*Task objective*.
Filtering the records below, copy only those lines that include the word "netlist".

*Provided entries*.
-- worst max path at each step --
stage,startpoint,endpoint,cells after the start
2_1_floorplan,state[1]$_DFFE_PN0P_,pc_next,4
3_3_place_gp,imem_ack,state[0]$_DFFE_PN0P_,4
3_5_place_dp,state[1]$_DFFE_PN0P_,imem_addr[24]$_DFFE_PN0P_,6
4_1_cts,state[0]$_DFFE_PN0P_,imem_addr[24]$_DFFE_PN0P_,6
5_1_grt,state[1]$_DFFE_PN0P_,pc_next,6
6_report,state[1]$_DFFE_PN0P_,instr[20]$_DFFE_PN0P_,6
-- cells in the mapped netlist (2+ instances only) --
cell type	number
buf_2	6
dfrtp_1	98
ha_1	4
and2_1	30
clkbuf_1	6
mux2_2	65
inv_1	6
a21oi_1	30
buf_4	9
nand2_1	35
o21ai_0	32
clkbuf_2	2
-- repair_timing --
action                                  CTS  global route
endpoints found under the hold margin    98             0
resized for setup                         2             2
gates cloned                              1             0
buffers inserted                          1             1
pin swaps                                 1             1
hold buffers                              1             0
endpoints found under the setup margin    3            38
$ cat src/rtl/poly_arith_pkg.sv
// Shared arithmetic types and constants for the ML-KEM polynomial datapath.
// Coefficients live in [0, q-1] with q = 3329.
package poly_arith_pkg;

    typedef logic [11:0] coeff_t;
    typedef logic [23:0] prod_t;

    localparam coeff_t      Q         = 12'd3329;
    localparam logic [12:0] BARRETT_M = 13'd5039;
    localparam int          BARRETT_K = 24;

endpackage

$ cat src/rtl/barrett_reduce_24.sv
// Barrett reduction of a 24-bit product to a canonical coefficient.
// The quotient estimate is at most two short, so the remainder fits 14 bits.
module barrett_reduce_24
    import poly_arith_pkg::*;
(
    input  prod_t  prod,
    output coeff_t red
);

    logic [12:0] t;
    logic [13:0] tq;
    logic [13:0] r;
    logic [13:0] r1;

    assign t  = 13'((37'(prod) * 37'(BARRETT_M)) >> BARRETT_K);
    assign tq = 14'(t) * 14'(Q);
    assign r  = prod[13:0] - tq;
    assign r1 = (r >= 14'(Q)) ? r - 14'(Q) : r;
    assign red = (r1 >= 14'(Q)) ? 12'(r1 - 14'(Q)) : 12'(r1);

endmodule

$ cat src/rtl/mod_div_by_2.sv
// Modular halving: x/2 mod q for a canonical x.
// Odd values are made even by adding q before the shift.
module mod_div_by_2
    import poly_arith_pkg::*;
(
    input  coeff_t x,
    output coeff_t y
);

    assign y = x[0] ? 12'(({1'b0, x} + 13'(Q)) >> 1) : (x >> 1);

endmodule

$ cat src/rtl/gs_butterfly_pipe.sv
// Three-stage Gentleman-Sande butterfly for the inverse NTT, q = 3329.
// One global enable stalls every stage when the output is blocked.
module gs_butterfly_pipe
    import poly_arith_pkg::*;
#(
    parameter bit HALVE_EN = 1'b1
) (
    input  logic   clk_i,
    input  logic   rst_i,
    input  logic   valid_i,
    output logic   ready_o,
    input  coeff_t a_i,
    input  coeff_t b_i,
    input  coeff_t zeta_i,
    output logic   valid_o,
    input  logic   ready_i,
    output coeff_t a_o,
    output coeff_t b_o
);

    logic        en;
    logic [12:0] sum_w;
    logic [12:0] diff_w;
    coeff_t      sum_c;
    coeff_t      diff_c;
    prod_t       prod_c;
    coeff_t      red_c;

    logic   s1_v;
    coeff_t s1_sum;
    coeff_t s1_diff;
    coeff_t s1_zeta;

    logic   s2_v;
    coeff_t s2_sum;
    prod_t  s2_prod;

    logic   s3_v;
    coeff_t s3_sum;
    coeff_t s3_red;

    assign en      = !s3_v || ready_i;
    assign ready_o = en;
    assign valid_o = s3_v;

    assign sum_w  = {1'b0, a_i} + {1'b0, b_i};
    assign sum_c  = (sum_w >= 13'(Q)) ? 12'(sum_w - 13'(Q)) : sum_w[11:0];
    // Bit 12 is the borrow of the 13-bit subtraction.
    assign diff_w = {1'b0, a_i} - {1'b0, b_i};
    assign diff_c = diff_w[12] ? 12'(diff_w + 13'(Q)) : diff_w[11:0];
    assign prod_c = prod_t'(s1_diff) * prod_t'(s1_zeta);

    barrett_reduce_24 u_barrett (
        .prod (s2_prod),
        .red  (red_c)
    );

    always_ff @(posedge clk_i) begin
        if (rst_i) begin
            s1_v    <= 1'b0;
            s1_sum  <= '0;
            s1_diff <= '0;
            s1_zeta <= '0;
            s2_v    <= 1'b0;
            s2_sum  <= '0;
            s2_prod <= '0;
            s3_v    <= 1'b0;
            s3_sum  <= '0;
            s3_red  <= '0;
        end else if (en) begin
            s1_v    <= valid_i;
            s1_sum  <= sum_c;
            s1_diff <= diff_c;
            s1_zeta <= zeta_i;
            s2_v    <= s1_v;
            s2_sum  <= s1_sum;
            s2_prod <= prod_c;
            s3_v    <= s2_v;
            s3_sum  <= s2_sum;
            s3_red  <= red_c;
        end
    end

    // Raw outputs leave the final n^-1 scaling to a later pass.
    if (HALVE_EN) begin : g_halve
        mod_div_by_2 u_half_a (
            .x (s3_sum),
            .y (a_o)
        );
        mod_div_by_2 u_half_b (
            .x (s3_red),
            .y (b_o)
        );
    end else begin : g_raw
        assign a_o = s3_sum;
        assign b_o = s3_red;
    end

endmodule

---

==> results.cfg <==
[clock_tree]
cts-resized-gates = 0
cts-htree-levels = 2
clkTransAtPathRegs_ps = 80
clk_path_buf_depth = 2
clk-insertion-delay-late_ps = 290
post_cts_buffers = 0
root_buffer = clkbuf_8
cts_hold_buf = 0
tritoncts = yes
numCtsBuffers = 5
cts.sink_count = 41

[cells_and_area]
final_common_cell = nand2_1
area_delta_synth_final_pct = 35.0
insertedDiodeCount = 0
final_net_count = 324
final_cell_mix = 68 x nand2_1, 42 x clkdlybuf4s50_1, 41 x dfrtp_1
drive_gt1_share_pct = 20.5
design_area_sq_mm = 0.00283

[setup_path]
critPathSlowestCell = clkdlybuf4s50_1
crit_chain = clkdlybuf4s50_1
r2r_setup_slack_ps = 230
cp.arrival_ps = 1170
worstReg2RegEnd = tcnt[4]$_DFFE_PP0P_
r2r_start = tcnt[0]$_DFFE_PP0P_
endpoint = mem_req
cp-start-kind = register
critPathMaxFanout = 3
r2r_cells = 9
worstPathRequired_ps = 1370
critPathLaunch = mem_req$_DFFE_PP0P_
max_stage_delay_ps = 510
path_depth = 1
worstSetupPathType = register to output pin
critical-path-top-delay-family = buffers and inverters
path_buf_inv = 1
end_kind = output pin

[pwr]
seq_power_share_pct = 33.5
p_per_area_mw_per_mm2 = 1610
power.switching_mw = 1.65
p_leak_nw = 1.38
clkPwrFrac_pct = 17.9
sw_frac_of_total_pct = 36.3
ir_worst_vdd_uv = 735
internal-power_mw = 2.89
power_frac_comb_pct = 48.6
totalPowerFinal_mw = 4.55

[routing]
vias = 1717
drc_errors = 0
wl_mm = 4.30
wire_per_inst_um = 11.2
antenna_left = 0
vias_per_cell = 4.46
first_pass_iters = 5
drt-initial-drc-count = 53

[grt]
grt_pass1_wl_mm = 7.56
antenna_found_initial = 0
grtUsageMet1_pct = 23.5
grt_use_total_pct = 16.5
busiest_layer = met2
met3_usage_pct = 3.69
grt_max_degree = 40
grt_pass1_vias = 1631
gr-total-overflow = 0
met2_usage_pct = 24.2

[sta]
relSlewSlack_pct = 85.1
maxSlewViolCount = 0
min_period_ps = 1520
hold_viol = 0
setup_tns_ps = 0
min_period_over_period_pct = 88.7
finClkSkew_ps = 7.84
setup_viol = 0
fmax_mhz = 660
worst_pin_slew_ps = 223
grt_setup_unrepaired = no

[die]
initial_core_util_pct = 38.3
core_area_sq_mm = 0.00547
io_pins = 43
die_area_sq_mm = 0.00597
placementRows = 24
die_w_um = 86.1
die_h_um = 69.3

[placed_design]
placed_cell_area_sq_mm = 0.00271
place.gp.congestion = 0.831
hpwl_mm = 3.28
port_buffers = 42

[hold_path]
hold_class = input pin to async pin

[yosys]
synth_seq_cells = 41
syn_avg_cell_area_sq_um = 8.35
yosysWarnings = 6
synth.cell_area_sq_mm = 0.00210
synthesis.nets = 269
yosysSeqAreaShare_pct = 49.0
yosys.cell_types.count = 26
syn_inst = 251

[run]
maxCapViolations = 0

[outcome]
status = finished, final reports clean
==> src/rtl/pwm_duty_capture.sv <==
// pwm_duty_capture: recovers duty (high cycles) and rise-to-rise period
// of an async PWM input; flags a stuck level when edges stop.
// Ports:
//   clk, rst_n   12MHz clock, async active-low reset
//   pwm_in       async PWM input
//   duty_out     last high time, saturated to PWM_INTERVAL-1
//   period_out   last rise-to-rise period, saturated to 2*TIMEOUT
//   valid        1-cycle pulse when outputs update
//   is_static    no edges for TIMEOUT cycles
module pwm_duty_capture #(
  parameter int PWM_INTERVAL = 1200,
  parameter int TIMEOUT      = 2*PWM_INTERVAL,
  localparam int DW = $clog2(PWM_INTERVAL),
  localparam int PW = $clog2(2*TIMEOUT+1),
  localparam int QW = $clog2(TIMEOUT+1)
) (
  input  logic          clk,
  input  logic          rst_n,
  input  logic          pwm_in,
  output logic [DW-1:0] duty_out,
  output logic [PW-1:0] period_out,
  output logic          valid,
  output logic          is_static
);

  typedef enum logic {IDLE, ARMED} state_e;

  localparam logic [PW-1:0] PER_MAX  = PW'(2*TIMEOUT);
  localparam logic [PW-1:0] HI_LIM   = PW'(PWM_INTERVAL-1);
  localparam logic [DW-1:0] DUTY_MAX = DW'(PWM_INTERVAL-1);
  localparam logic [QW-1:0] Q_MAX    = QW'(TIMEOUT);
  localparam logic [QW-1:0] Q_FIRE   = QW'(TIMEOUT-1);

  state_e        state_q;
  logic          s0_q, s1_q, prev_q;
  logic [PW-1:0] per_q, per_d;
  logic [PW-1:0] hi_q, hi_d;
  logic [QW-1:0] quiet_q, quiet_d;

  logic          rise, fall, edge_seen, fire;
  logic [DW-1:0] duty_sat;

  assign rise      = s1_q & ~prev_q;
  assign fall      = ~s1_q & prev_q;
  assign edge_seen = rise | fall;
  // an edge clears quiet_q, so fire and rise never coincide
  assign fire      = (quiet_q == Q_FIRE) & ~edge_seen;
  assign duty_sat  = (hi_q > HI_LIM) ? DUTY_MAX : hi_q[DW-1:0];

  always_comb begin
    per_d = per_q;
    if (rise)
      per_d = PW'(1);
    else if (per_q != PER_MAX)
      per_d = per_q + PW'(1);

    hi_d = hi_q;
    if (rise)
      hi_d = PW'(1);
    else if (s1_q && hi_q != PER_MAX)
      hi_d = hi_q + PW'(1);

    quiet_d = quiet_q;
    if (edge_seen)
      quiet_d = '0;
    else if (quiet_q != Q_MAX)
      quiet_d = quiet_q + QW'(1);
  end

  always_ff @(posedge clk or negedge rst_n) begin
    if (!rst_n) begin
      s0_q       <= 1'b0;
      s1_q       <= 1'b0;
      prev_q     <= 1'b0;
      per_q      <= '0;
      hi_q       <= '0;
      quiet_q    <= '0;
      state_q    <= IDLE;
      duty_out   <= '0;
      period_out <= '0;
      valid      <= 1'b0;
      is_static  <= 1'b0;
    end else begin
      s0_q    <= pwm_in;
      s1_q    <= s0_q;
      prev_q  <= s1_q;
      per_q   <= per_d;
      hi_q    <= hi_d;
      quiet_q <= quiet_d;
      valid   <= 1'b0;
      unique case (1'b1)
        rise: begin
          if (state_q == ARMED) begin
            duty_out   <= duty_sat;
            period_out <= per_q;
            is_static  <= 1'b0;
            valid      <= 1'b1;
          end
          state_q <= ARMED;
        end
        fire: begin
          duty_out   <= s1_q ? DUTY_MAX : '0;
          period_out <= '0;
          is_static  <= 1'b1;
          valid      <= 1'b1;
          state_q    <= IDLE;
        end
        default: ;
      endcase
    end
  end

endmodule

==

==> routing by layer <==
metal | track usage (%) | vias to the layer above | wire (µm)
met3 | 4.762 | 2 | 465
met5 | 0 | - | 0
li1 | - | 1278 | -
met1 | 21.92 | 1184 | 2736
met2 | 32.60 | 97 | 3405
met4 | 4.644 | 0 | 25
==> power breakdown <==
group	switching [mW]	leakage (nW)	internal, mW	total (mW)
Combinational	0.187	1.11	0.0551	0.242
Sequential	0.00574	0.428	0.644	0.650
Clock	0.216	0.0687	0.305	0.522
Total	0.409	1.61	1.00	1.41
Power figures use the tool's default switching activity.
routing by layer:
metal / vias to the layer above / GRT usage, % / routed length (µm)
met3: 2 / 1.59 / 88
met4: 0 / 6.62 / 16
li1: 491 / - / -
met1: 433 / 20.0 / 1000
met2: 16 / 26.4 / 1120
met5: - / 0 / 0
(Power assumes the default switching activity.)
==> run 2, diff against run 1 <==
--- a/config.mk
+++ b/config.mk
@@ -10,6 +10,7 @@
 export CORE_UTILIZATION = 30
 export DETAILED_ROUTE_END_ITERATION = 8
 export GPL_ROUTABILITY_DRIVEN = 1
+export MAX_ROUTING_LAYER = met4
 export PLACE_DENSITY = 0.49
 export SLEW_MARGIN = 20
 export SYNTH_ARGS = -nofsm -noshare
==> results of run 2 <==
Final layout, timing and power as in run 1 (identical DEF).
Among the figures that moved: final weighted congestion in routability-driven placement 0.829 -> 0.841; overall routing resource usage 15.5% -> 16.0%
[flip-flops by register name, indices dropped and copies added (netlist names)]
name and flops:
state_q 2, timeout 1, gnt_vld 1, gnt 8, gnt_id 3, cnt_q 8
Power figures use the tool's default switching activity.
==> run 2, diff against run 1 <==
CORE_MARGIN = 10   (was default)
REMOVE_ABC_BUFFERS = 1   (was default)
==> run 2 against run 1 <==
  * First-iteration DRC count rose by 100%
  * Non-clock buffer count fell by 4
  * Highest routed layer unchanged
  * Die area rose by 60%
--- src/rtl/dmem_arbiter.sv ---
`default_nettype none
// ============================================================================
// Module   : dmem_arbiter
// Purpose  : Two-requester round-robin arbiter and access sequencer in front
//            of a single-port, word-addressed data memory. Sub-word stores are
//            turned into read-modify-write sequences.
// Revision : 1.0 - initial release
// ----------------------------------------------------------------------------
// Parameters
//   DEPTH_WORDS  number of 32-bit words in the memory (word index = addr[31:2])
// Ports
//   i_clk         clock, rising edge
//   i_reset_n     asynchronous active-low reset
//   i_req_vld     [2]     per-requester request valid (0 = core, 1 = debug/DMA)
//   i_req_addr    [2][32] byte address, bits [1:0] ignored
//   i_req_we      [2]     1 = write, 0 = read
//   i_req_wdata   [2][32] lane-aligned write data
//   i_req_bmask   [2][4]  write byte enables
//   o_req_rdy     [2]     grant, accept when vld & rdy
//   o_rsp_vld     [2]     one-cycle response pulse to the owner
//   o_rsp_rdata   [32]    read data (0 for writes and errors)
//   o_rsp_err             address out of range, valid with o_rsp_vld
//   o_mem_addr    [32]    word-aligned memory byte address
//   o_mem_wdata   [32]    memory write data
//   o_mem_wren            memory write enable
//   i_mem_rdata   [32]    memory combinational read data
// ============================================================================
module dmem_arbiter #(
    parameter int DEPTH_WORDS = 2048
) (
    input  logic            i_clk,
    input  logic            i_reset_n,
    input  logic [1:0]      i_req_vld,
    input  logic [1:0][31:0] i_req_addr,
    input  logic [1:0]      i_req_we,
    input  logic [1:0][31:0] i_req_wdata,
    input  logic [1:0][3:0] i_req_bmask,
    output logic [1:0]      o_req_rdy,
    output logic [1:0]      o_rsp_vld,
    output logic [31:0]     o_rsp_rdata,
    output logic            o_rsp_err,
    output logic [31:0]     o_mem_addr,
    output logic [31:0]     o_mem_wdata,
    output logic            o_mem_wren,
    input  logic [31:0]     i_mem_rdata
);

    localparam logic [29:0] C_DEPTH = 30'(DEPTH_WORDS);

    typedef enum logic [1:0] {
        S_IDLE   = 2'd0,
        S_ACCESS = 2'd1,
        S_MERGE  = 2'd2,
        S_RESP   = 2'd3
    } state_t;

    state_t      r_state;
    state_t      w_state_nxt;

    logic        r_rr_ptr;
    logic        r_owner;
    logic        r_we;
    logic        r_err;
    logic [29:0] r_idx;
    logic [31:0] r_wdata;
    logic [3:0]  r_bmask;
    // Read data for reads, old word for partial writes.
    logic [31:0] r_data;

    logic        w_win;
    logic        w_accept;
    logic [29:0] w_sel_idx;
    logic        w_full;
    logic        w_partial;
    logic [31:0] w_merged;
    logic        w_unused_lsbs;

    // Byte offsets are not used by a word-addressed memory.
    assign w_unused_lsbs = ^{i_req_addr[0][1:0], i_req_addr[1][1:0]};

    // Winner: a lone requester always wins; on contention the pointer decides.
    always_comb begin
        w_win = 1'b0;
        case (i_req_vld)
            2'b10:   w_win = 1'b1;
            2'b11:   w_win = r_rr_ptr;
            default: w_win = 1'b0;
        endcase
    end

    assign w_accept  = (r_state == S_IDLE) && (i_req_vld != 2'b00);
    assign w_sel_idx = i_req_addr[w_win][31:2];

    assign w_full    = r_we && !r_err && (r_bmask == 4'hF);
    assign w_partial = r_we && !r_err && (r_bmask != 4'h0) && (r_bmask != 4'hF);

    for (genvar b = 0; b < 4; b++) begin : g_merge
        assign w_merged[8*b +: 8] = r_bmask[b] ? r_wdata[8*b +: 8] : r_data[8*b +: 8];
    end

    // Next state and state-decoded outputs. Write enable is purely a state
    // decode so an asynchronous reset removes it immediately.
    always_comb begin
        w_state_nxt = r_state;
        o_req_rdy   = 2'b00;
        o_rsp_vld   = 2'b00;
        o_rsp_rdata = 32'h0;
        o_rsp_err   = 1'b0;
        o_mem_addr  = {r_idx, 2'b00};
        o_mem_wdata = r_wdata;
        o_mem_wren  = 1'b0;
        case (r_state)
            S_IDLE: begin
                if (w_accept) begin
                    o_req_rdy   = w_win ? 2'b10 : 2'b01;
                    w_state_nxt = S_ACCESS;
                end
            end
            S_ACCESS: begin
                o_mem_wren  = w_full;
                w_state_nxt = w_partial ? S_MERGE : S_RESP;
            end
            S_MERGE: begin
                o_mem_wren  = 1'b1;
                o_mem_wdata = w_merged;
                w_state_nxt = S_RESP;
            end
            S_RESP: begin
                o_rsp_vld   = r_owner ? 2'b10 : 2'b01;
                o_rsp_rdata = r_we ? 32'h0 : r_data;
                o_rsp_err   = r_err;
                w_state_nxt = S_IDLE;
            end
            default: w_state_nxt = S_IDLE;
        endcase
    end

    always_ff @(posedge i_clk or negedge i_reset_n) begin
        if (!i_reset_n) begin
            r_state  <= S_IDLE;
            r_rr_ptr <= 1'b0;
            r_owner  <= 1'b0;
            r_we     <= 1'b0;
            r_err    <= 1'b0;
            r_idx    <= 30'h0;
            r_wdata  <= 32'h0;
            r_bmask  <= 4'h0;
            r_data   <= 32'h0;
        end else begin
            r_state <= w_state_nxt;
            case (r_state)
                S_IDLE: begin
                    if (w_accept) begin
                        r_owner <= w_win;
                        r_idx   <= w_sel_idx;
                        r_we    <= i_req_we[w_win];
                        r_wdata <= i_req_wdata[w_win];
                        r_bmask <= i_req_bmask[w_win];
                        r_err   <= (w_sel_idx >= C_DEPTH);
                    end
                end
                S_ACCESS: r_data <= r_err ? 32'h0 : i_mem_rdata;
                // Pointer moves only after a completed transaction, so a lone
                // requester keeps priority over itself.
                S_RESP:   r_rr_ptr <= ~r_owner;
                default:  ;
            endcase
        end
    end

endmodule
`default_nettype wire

*Result of the task*.
-- cells in the mapped netlist (2+ instances only) --
[flip-flops by register name, indices dropped and copies added (netlist names)]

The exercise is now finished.